Not just for the team.
But for the fans.
Even the littlest fan.
"It was sad when we lost last year," said Gina, the Magic's melodic good luck charm during last season's playoff run, which ended with a 4-1 series loss to the Lakers in the NBA Finals. "That's why I couldn't wait for this season to begin.
"The Magic are going to win it all this year! I just know they are!" Who are we to argue after one of the most memorable opening acts since George C. Scott's famous speech at the beginning of Patton?
"Americans love a winner and will not tolerate a loser," Patton said. "Americans play to win all the time." And apparently so, too, do the Magic, who followed up their 8-0 preseason with a 120-106 opening-night victory over the Philadelphia 76ers last Wednesday.
"Nobody's ever gone 82-0," Magic Coach Stan Van Gundy said afterward.
Maybe not, but this Magic team is going to win a lot of games -- a whole lot of games.
They handled a Philly team that took them to six games in the first round of the playoffs last season; a team welcoming back superstar Elton Brand, who was injured and didn't play against the Magic in the postseason. And the Magic still made them look like a bunch of D-League rejects.
Did the Magic really need to spend $118 million on Rashard Lewis? They shot 55 percent from 3-point range with Lewis, their best shooter, suspended for the first 10 games and watching from home.
The Magic bench is deeper than Plato's Republic. Backup point guard Jason Williams hit 3-of-4 threes and scored 15 points. Are you kidding me? In one magical night, aging White Chocolate miraculously turned into Godiva Chocolate.
Finally, Dwight Howard is still dominant -- and he's still a 50-percent free throw shooter. Oh well, some things never change.
Seriously, how exciting is this Magic season when even a 7-year-old little girl can't wait for the opening tip? Or when the arena is jam-packed with the most season-ticket holders in franchise history? Or when sports radio shows are talking more about the NBA than the World Series or Tim Tebow's red-zone problems?
Can you believe this town is actually revved up about basketball -- in October?
"It's usually not until after the Super Bowl when people start getting into basketball," Van Gundy said.
Not anymore. This team is too good to ignore until February. And so is the league.
Maybe it's because the Magic are going into a season as serious championship contenders for the first time in more than a decade, but has the NBA ever seemed more exciting?
The league is loaded with gifted players, great teams and not nearly as much scandalous behavior as the NFL or even Major League Baseball. Howard, LeBron James, Kobe Bryant, Dwayne Wade and Kevin Garnett -- all are hard-working superstars who ooze talent and charisma. And all except Wade are on legitimate contenders.

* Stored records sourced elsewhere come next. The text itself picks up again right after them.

Context: an optimization exercise on an open-source flow, tuned for small area. The choices shown serve that exercise and are no tape-out recipe.
The RTL was checked by simulation tests, not by an equivalence proof against the original design.
In runs 2 and 4 to 8 the design's own scripts or RTL, not TritonCTS, make the clock network.
No driver is modelled on the clock port, so clock power and skew are understated where the tree is cut down; a real chip needs a root buffer or a tree.
Power is estimated from default activity; no workload was simulated.

==> design/flow/design.v <==
`timescale 1ns / 1ps
module pingpong_fft_controller (
    input  wire        clk,
    input  wire        rst,
    input  wire [31:0] fft_data_in,
    input  wire        fft_data_valid,
    output wire [14:0] bram_addra,
    output wire [31:0] bram_dina,
    output wire        bram_wea,
    output wire        bram_ena,
    input  wire [31:0] bram_douta,
    output wire [14:0] bram_addrb,
    output wire [31:0] bram_dinb,
    output wire        bram_web,
    output wire        bram_enb,
    input  wire [31:0] bram_doutb,
    output reg  [31:0] fft_doppler_input,
    output wire        fft_doppler_valid,
    output wire        fft_doppler_last
);
    reg        act;        
    reg        wr;         
    reg        nx_a;       
    reg        nx_b;       
    reg        rd_a;       
    reg        rd_b;       
    reg [14:0] wn;         
    reg [14:0] rn;         
    reg [31:0] din;
    wire started   = nx_a | nx_b;                    
    wire write     = started & fft_data_valid;       
    wire swap      = write & (wn == 15'd1);          
    wire sw        = wr & (wn == 15'd0);             
    wire row_wrap  = ~(|rn[14:7]);
    always @(posedge clk or posedge rst) begin
        if (rst) begin
            act     <= 1'b0;
            wr      <= 1'b0;
            nx_a    <= 1'b0;
            nx_b    <= 1'b0;
        end else begin
            act     <= act | sw;
            wr      <= write;
            if (swap) begin
                nx_a <= nx_b;
                nx_b <= nx_a;
            end else if (!started && fft_data_valid) begin
                nx_b <= 1'b1;
            end
        end
    end
    always @(posedge clk) begin
        rd_a <= nx_a;
        rd_b <= nx_b;
    end
    always @(posedge clk) begin
        if (!started)
            wn <= 15'd0;
        else if (write)
            wn <= wn - 15'd1;
    end
    always @(posedge clk) begin
        if (!act) begin
            rn <= 15'h7fff;
        end else begin
            rn[14:7] <= rn[14:7] - 8'd1;
            if (row_wrap)
                rn[6:0] <= rn[6:0] - 7'd1;
            else if (sw)
                rn[6:0] <= 7'h7f;
        end
    end
    always @(posedge clk) begin
        din               <= fft_data_in;
        fft_doppler_input <= ({32{nx_a}} & bram_douta) | ({32{nx_b}} & bram_doutb);
    end
    assign bram_addra = ~(({15{rd_b}} & wn) | ({15{rd_a}} & rn));
    assign bram_addrb = ~(({15{rd_a}} & wn) | ({15{rd_b}} & rn));
    assign bram_dina  = din;
    assign bram_dinb  = din;
    assign bram_wea   = rd_b;
    assign bram_web   = rd_a;
    assign bram_ena   = (act & rd_a) | (wr & rd_b);
    assign bram_enb   = (act & rd_b) | (wr & rd_a);
    assign fft_doppler_valid = act & (|rn);
    assign fft_doppler_last  = row_wrap;
endmodule
==> design/flow/flow/run.sh <==
#!/bin/bash
# Own layout flow: the standard ORFS flow (standard.sh), with these changes:
#  - synthesis maps logic with an area-oriented ABC script (flow/abc_area.script)
#    instead of ORFS's speed script; everything else in synthesis is the standard flow's own
#    script (synth_recipe.tcl), so the registers are the standard ones;
#  - the port buffers that global placement inserts are sky130_fd_sc_hd__buf_1;
#  - after repair_design, cells on paths with slack to spare are downsized;
#  - CTS inserts no dummy loads.
# Each step's full output goes to a log file in this folder (and ORFS's own logs
# under orfs/logs).
set -euo pipefail
here=$(pwd)
{
  echo 'proc abc {args} {'
  echo '  set i [lsearch -exact $args -script]'
  echo "  if {\$i >= 0} { lset args [expr {\$i + 1}] {$here/flow/abc_area.script} }"
  echo '  yosys abc {*}$args'
  echo '}'
  cat "$here/synth_recipe.tcl"
} > "$here/own_synth.tcl"
export BUFFER_PORTS_ARGS="-buffer_cell sky130_fd_sc_hd__buf_1"
export POST_RESIZE_TCL="$here/flow/post_resize.tcl"
export CTS_ARGS="-sink_clustering_enable -repair_clock_nets -dont_use_dummy_load"
bash standard.sh SYNTH_SCRIPT="$here/own_synth.tcl" synth > "$here/synth.log" 2>&1
bash standard.sh SYNTH_SCRIPT="$here/own_synth.tcl" finish > "$here/layout.log" 2>&1
==> design/flow/flow/abc_area.script <==
strash
dc2
balance
rewrite
refactor
balance
rewrite
rewrite -z
balance
refactor -z
rewrite -z
balance
&get -n
&dch -f
&nf -R 1000
&put
topo
dnsize -c
==> design/flow/flow/post_resize.tcl <==
# Downsize cells that have timing slack to spare.
log_cmd repair_timing -setup -recover_power 100 -match_cell_footprint
==> design/flow/standard.sh <==
#!/bin/bash
# synth_recipe.tcl (not shown) runs the flow's synth.tcl, then flattens the netlist and writes it again
# the make line also repeats each setting of config.mk as NAME=value (left out here)
make -C /OpenROAD-flow-scripts/flow DESIGN_CONFIG=/design/flow/config.mk WORK_HOME=/design/flow/orfs CLKGATE_MAP_FILE= SYNTH_SCRIPT=/design/flow/synth_recipe.tcl "${@:-finish}"
==> design/flow/config.mk <==
export PLATFORM = sky130hd
export DESIGN_NAME = pingpong_fft_controller
export DESIGN_NICKNAME = pingpong_fft_controller
export VERILOG_FILES = /design/flow/design.v
export SDC_FILE = /design/flow/constraint.sdc
export NUM_CORES = 4
export LEC_CHECK = 0
export CAP_MARGIN = 20
export CORE_MARGIN = 2
export CORE_UTILIZATION = 65
export SLEW_MARGIN = 20
==> design/flow/constraint.sdc <==
create_clock -name core_clock -period 5.0 [get_ports {clk}]
set_input_delay 1.0000 -clock core_clock [delete_from_list [all_inputs] [get_ports {clk}]]
set_output_delay 1.0000 -clock core_clock [all_outputs]
set_load 0.01 [all_outputs]
==> impl_metrics.toml, run 1 <==
[setup_path]
cp-startpoint = "rn[7]"
cp_cell_sequence = "clkinv_1 > ha_1 > nand2_1 > or2_0 > clkinv_1 > buf_1"
worstPathRequired_ns = 4.00
startpoint_type = "flop"
critPathSlowestCell = "dfxtp_1"
cp_top_family = "buffers and inverters"
cp_data_arrival_time_ns = 1.91
max_stage_delay_ns = 0.42
crit_top_cell = "clkinv_1"
path_max_fanout = 7
endpoint_kind = "output pin"
r2r_start = "nx_a"
crit_type = "reg2out"
cp.buffers_inverters = 3

[drt]
drt_iter0_drc = 252
vias_per_cell = 5.56
wl_per_cell_um = 16.9
drtPass1Iterations = 7
drt_wl_total_um = 10300
ant_nets = 0
num_vias = 3399
drc_errors = 0

[floorplan]
rows = 26
io_pins = 231
core-area_um2 = 5170
initial_core_util_pct = 67.9
die_w_um = 77.5
die_area_um2 = 6000
die_y_um = 77.5

[yosys]
ys_ff_latch = 100
synthCells = 332
synth_compound_area_share_pct = 21.6
synth_area_leaders = "dfxtp_1 (55%), a22o_1 (8.5%), buf_4 (6.8%), a22oi_1 (6.4%), o21ai_0 (3.0%)"
yosys.area_share.xor_xnor_pct = 0.749
synth.distinct_cells = 27
yosys-mux-area-fraction_pct = 0
ys.flop_type = "dfxtp_1"
yosys_warnings = 1
synth_top_cell_area_share_pct = 54.8
syn-cell-area_um2 = 3510
yosys.area_share.simple_pct = 10.2
yosysSeqAreaShare_pct = 57.6
synth-edff-count = 0
synth-adder-area-share_pct = 1.78
syn-mean-instance-area_um2 = 10.6
async_reset_ff_share_pct = 4.00
yosysTopAreaCell = "dfxtp_1"
synth_top_family_by_area = "compound AO/OA/AOI/OAI gates"
syn-num-nets = 436

[sta]
relSlewSlack_pct = 29.3
fmax_mhz = 343
hold_viol_final = 0
post-route-period-util_pct = 58.2
timing.final.crit_period_ns = 2.91
rsz0062_at_grt = "no"
maxSlewViolCount = 0
worst_pin_slew_ns = 1.06
setup_tns_ns = 0
finClkSkew_ns = 0.0230
setup_viol = 0

[pwr]
powerDensity_nw_per_um2 = 365
vdd_drop_max_v = 0.000236
power.total_mw = 1.59
p_leak_nw = 1.65

[grt]
grt_antenna_before_repair = 0
gr-total-overflow = 0
grt_usage_pct = 34.4
grt_pass1_wl_um = 15600
grt_max_degree = 37
grt_pass1_vias = 3129

[min_path]
hold_start = "rn[7]"
hold_path_class = "reg2reg"

[finish]
final_nets = 647
fill_cells = 309
antenna_cells = 0
area_growth_pct = 24.1
drive_gt1_share_pct = 2.22

[clock_network]
cts_buffer_depth = 2
cts-resized-gates = 0
htree_levels = 3
cts_tree = "done"
clk_pin_slew_ns = 0.07
cts.hold.buffers_added = 0
cts-root-buf = "clkbuf_8"
clkLatencyLatePin_ns = 0.36
cts.sinks = 100
cts_buffers = 9
cts_setup_buffers = 0

[run_status]
status = "no timing/DRC/antenna violations"

[placed_design]
routabilityCongestion = 0.874
hpwlAfterDp_um = 7960
io_buffers = 230

[flow_run]
maxCapViolCount = 0
flip-flops by register name, summed over array words and instances (netlist names):
name,flops
nx_a,1
rd_b,1
din,32
act,1
rn,15
wr,1
wn,15
fft_doppler_input,32
nx_b,1
rd_a,1
layer usage:
layer | up-vias | track usage (%) | share of wire [%]
met2 | 207 | 59.6 | 52
met4 | 0 | 18.4 | 4.4
met1 | 1555 | 37.9 | 36
met5 | - | 0 | 0
li1 | 1605 | - | -
met3 | 32 | 10.3 | 8.4
Yosys cell counts, drive strengths merged (3+ instances only):
master	number
nand3	9
or2	6
dfxtp	96
buf	32
or3	5
nand2b	5
nor3	5
ha	5
or4	3
a21oi	17
o21ai	21
nor4	5
clkinv	12
dfrtp	4
nor2	10
nand2	22
a22o	34
a22oi	30
logic make-up (layout without fill, tap and decap cells):
kind of cell | Yosys count | in the layout
DFF | 100 | 100
buffers and inverters | 44 | 253
adders and majority gates | 5 | 5
xor gates and xnor gates | 3 | 3
and+or+nand+nor | 72 | 72
AOI/OAI and AO/OA | 108 | 108
report_power, final:
group / switching (mW) / internal [mW] / total (mW)
logic: 0.139 / 0.112 / 0.251
clock network: 0.229 / 0.162 / 0.391
registers: 0.0839 / 0.866 / 0.949
area by class of cell:
cell class	instances	area, um2	area share (%)
well taps	70	87.6	2.01
inverters	12	45.0	1.03
repair buffers	232	873	20.1
flip-flops and latches	100	2020	46.5
multi-input cells	188	1200	27.6
clock buffers	9	124	2.84
per-stage QoR:
step | setup WS [ns] | hold slack (ns) | area (um2) | util (%) | instances
detailed placement | 1.83 | 0.432 | 4230 | 81.7 | 602
CTS | 2.12 | 0.447 | 4350 | 84.1 | 611
global route | 1.92 | 0.464 | 4360 | 84.2 | 611
global placement | 1.96 | 0.415 | 4240 | 81.9 | 602
finish | 2.09 | 0.452 | 4360 | 84.2 | 611
floorplan | 2.14 | 0.399 | 3510 | - | 332
cell usage in the layout (no fill, tap or decap), drive strengths merged, types with 2 or more instances in the layout:
master / Yosys / routed
or2: 6 / 6
nor3: 5 / 5
ha: 5 / 5
or3: 5 / 5
clkinv: 12 / 12
nand3: 9 / 9
or4: 3 / 3
clkbuf: 0 / 11
dfxtp: 96 / 96
nor2: 10 / 10
nor4: 5 / 5
buf: 32 / 230
dfrtp: 4 / 4
o21ai: 21 / 21
a22oi: 30 / 30
a21oi: 17 / 17
xor2: 2 / 2
o31ai: 2 / 2
a22o: 34 / 34
nand2b: 5 / 5
nand2: 22 / 22
final timing paths:
| path | end | slack (ns) | depth (start not counted) |
|---|---|---|---|
| setup / recovery | fft_doppler_last | 2.09 | 6 |
| hold / removal | rn[7] | 0.45 | 1 |
| setup reg to reg | wn[13] | 2.25 | 10 |
| hold reg to reg | rn[7] | 0.45 | 1 |
| max in group asynchronous | nx_a | 4.37 | 2 |
| min in group asynchronous | act | 0.49 | 2 |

And, of course, the Magic believe they are the one team that is overlooked by the national media, further fueling the team's us-against-the-world mentality. Example: On the cover of Sports Illustrated's NBA preview issue is a picture of Shaquille O'Neal and James with this headline: "Watch Out! Stars Align In Cleveland (And Boston . . . And L.A. . . . )" How can this be? How can the defending Eastern Conference champs be relegated to an ellipsis? How can the Magic merely be a dot-dot-dot on the cover of America's foremost sporting magazine?
The national media is making a big mistake underselling this team.
Just as their biggest littlest fan.
"This year's going to be different," Gina says. "The Magic are going to show everybody they are the best team." They sure did on opening night when little Gina was singing once again.
And her team was humming right along with her.